Protest and Dissent in Translation and Culture
Department of Anglophone Cultures and Literatures
University of Social Sciences and Humanities (SWPS)
Warsaw, 11-13 May 2017
CALL FOR PAPERS
Though dissent and protest seem to be strongly linked with politics and with political actions, the range of their senses and uses is much broader and, as Amit Chaudhuri has noticed, dissent is inscribed in the very idea of the literary which, "in its resistance to interpretation, is a peculiar species of dissent." The common ground of protest and dissent is, very generally, a disagreement with what is, and an expression of the necessity of some change which seems to be standing behind the very gestures of dissension or protestation. This expression may take various forms and make use of various modalities coming from different cultures, states and places. Protest and dissent may sometimes be individual gestures, as seems to be the case with Melville's Bartleby's famous "I would prefer not to", though the outdoor reading of "Bartleby, the Scrivener" organized by Occupy Wall Street supporters at Zuccotti Park in New York in November 2011 was an event which renarrated the story as "resonating quite well with the mission of the OWS protest" because it not only questioned the assumed hierarchy and expressed the strength of passive resistance, but also because it was set on Wall Street. Dominance and resistance seem to be inevitably speaking through various narratives and stories we live by, the stories which are narrated and renarrated, framed and reframed in different social, political and language communities and realities, through different media and means, and translated into different contexts and languages. The notion of framing, Mona Baker claims in "Reframing Conflict in Translation", allows us "to see translational choices not merely as local linguistic challenges but as contributing directly to the narratives that shape our social world". The ways in which we name, rename, or label events, groups of people, even places have implications in the real world and may help us realize that the world is not made up of universally accepted norms, but that we also partake in negotiating its construction, its changing meanings and senses. Protest and dissent do not necessarily have to be an incentive to a revolutionary change, to a shift of the dominant, but may testify to there being what Edward Said called simply "something beyond the reach of dominating systems", something which limits power and "hobbles" it also through translatological resistance to finality.

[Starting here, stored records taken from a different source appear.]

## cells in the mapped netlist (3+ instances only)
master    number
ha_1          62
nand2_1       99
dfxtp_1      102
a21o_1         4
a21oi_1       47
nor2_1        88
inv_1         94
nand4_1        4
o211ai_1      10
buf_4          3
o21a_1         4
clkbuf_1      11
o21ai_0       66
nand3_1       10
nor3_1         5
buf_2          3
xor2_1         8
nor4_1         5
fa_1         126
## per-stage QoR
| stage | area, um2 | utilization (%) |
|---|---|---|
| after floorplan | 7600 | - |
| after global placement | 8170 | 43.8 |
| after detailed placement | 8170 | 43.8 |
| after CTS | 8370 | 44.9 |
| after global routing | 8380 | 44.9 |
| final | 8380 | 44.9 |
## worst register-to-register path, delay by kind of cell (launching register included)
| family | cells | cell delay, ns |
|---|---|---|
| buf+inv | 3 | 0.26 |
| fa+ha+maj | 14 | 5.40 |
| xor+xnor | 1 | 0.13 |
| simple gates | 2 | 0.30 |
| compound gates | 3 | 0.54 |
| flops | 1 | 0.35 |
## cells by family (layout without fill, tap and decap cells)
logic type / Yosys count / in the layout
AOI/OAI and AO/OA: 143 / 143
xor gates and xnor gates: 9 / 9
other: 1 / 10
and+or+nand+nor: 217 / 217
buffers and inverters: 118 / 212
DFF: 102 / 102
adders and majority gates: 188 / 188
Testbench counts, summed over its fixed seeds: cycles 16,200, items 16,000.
Source: an optimization exercise on an open RTL-to-GDS flow (aim: small area, a short achievable clock period and few clock cycles). Production flows keep margins and buffers that such runs may drop.
At most, simulation tests tie the RTL to the original design; equivalence was not proved.
No activity file was given, so power comes from the tool's default toggle rates.

## old
==> flow/design.v <==
package cab_bus_pkg;
  typedef logic [15:0] addr_t;
  typedef logic [31:0] data_t;
  typedef logic [15:0] half_t;
  typedef union packed {
    struct packed {
      logic [13:0] offset;
      logic        rsvd;
      logic        wr;
    } hdr;
    half_t data;
  } sreq_word_u;
  typedef enum logic [1:0] {
    send_addr,
    send_wdata_lo,
    send_wdata_hi
  } send_state_t;
endpackage
package cab_map_pkg;
  localparam int CAB_WINDOW = 4096;
  localparam int HDR_OFS_LSB = 2;
  localparam int DEFAULT_TIMEOUT = 250000;
endpackage
From an optimization exercise on the open Yosys and OpenROAD flow, aimed at small area, a short achievable clock period and few clock cycles; shortcuts taken in it are not production practice. Function was checked by simulation only, so behaviour that the tests miss may differ from the original.

## the reference run
==> flow/design.v (excerpt) <==
module matmul_top
#(
    parameter  int BLOCK   = 4,
    parameter  int INNER   = 4,
    parameter  int A_ROWS  = 8,      
    parameter  int B_COLS  = 8,      
    localparam int A_DEPTH = (A_ROWS / BLOCK) * INNER,
    localparam int B_DEPTH = (B_COLS / BLOCK) * INNER,
    localparam int A_AW    = (A_DEPTH > 1) ? $clog2(A_DEPTH) : 1,
    localparam int B_AW    = (B_DEPTH > 1) ? $clog2(B_DEPTH) : 1,
    localparam int R_AW    = (A_ROWS * B_COLS > 1) ? $clog2(A_ROWS * B_COLS) : 1
) (
    input  logic              clk,
    input  logic              rst_n,
    input  logic              a_we,
    input  logic [A_AW-1:0]   a_addr,      
    input  logic [BLOCK-1:0][ELEM_W-1:0]  a_data,
    input  logic              b_we,
    input  logic [B_AW-1:0]   b_addr,      
    input  logic [BLOCK-1:0][ELEM_W-1:0]  b_data,
    input  logic              start,
    output logic              busy,
    output logic              done,
    input  logic [R_AW-1:0]   res_addr,
    output logic signed [ELEM_W-1:0]             res_data
);
export LEC_CHECK = 0
export CAP_MARGIN = 20
export CORE_MARGIN = 2
export CORE_UTILIZATION = 55
export CTS_CLUSTER_SIZE = 30
export SETUP_SLACK_MARGIN = 3.6
export SLEW_MARGIN = 20
create_clock -name core_clock -period 10.0 [get_ports {clk}]
run.sh (not shown) runs the stock make flow with config.mk's settings and CLKGATE_MAP_FILE= SYNTH_SCRIPT=/design/flow/synth_recipe.tcl, a recipe that flattens the netlist after the stock synthesis.
Testbench counts of the reference run, summed over its fixed seeds: cycles 4,296.
Here is what was changed in the inputs of the trial run compared with the reference run.
- changing SETUP_SLACK_MARGIN from 3.6 to 4.5
- Lower worst-case setup margin in the final layout goes to the trial run over the reference run.
- The trial run reports a higher routed via count than the reference run does.
- Higher shortest period the worst path allows was reported by the trial run, not the reference run.
- The reference run -> the trial run: violation count after the first detailed-routing iteration increased by a few percent
- From the reference run to the trial run the numbers moved as follows: met1 layer usage reported by global route moved up, maximum cell stage delay along the critical path moved down.
What follows belongs to an exercise in optimizing a design on an open flow for small area, a short achievable clock period and few clock cycles per item; a production flow would make more cautious choices.
Function not checked in this run: the RTL went through the layout flow alone.
Power figures rest on the tool's default switching activity, not on a simulated workload.

<file path="flow/run.sh">
#!/bin/bash
# synth_recipe.tcl (not shown) runs the flow's synth.tcl, then flattens the netlist and writes it again
# the make line also repeats each setting of config.mk as NAME=value (left out here)
make -C /OpenROAD-flow-scripts/flow DESIGN_CONFIG=/design/flow/config.mk WORK_HOME=/design/flow/orfs CLKGATE_MAP_FILE= SYNTH_SCRIPT=/design/flow/synth_recipe.tcl finish
</file>
<file path="flow/config.mk">
export PLATFORM = sky130hd
export DESIGN_NAME = conv1d_top
export DESIGN_NICKNAME = conv1d_top
export VERILOG_FILES = /design/flow/design.v
export SDC_FILE = /design/flow/constraint.sdc
export NUM_CORES = 4
export LEC_CHECK = 0
export CAP_MARGIN = 20
export CORE_MARGIN = 2
export CORE_UTILIZATION = 40
export SETUP_SLACK_MARGIN = 4.5
export SLEW_MARGIN = 20
export SYNTH_HIERARCHICAL = 1
export SYNTH_MINIMUM_KEEP_SIZE = 0
</file>
<file path="flow/constraint.sdc">
create_clock -name core_clock -period 8.0 [get_ports {clk}]
set_input_delay 1.6000 -clock core_clock [delete_from_list [all_inputs] [get_ports {clk}]]
set_output_delay 1.6000 -clock core_clock [all_outputs]
set_load 0.01 [all_outputs]
</file>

We invite papers looking at protest and dissent from different theoretical and methodological perspectives (Translation Studies, Literary Criticism, Critical Theory, Cultural Studies, Discourse Analysis, Feminist and Gender Studies, Queer Theory, Philosophy, Sociology, History of Ideas, Colonial and Postcolonial Studies), papers not only theorizing protest and dissent but also papers engaged in broadly understood disagreement, disapproval, critique or resistance, potentials of conflict management and/or the educational and pedagogical dimensions of dissent. We also invite papers showing how narratives of dissent and protest (novels, poems, stories, histories, films, news, press articles, protest songs …) are renarrated/translated in different social and political contexts and the ways in which translators' choices may be oriented or disoriented. If Jacques Rancière is right saying that "the essence of politics is the manifestation of dissensus as the presence of two worlds in one", then translation, as an inevitably divided activity, may be a kind of discourse which reveals that oneness may be one of those ideas which harbour consensual dominance and the end of politics, the end of dissensual plurality and the beginning of the police which, in different disguises, finds these days its way to the streets of numerous places of the world.
We suggest the following, broad, thematic areas as issues for disputes and highly probable clashes of ideas:
Rhetoric(s) of protest and dissent
Narrating/renarrating protest and dissent
Dissent and protest in intercultural contexts
Dissent and protest in the culture of global/local politics
Empowerment and translation
Resisting power/power of resistance
Discourses of dissent and protest
Discursive strategies of protest and dissent
Discursive analyses of protest and dissent
Pedagogy/ies of dissent
Manipulating protest and dissent
Protest and persuasion
Literature(s) of protest
Protest/dissent and media
Protesters/dissenters as friends
Protester/dissenters as enemies
Good guys and bad guys
Protest and activism
Activating/de-activating protest and dissent
Global dissents and/in translation
Solidarity in translation
Translating collectives/collective translations
Professor Mona Baker (University of Manchester)
Professor Ben Dorfman (Aalborg University)
Professor Hanna Komorowska (University of Social Sciences and Humanities, Warsaw)
Professor Tadeusz Rachwał (University of Social Sciences and Humanities, Warsaw)
Venue: University of Social Sciences and Humanities, ul. Chodakowska 19/31, Warsaw, Poland.
Proposals for 20-minute papers (ca 250 words) should be sent to firstname.lastname@example.org by 30 January 2017. We also encourage panel proposals (comprised of 3 to 4 papers, and an additional 100-150 words explaining how they are interlinked in addressing the panel theme). Panel proposals are due by 15 January 2017.
Notification of acceptance will be sent by 28 February 2017.
The deadline for registration and payment of the conference fee: 31 March 2017.
The conference fee is 550 PLN | 130 EUR | 140 USD for all participants.
Conference organizers: Dr. Agnieszka Pantuchowicz and Dr. Anna Warso.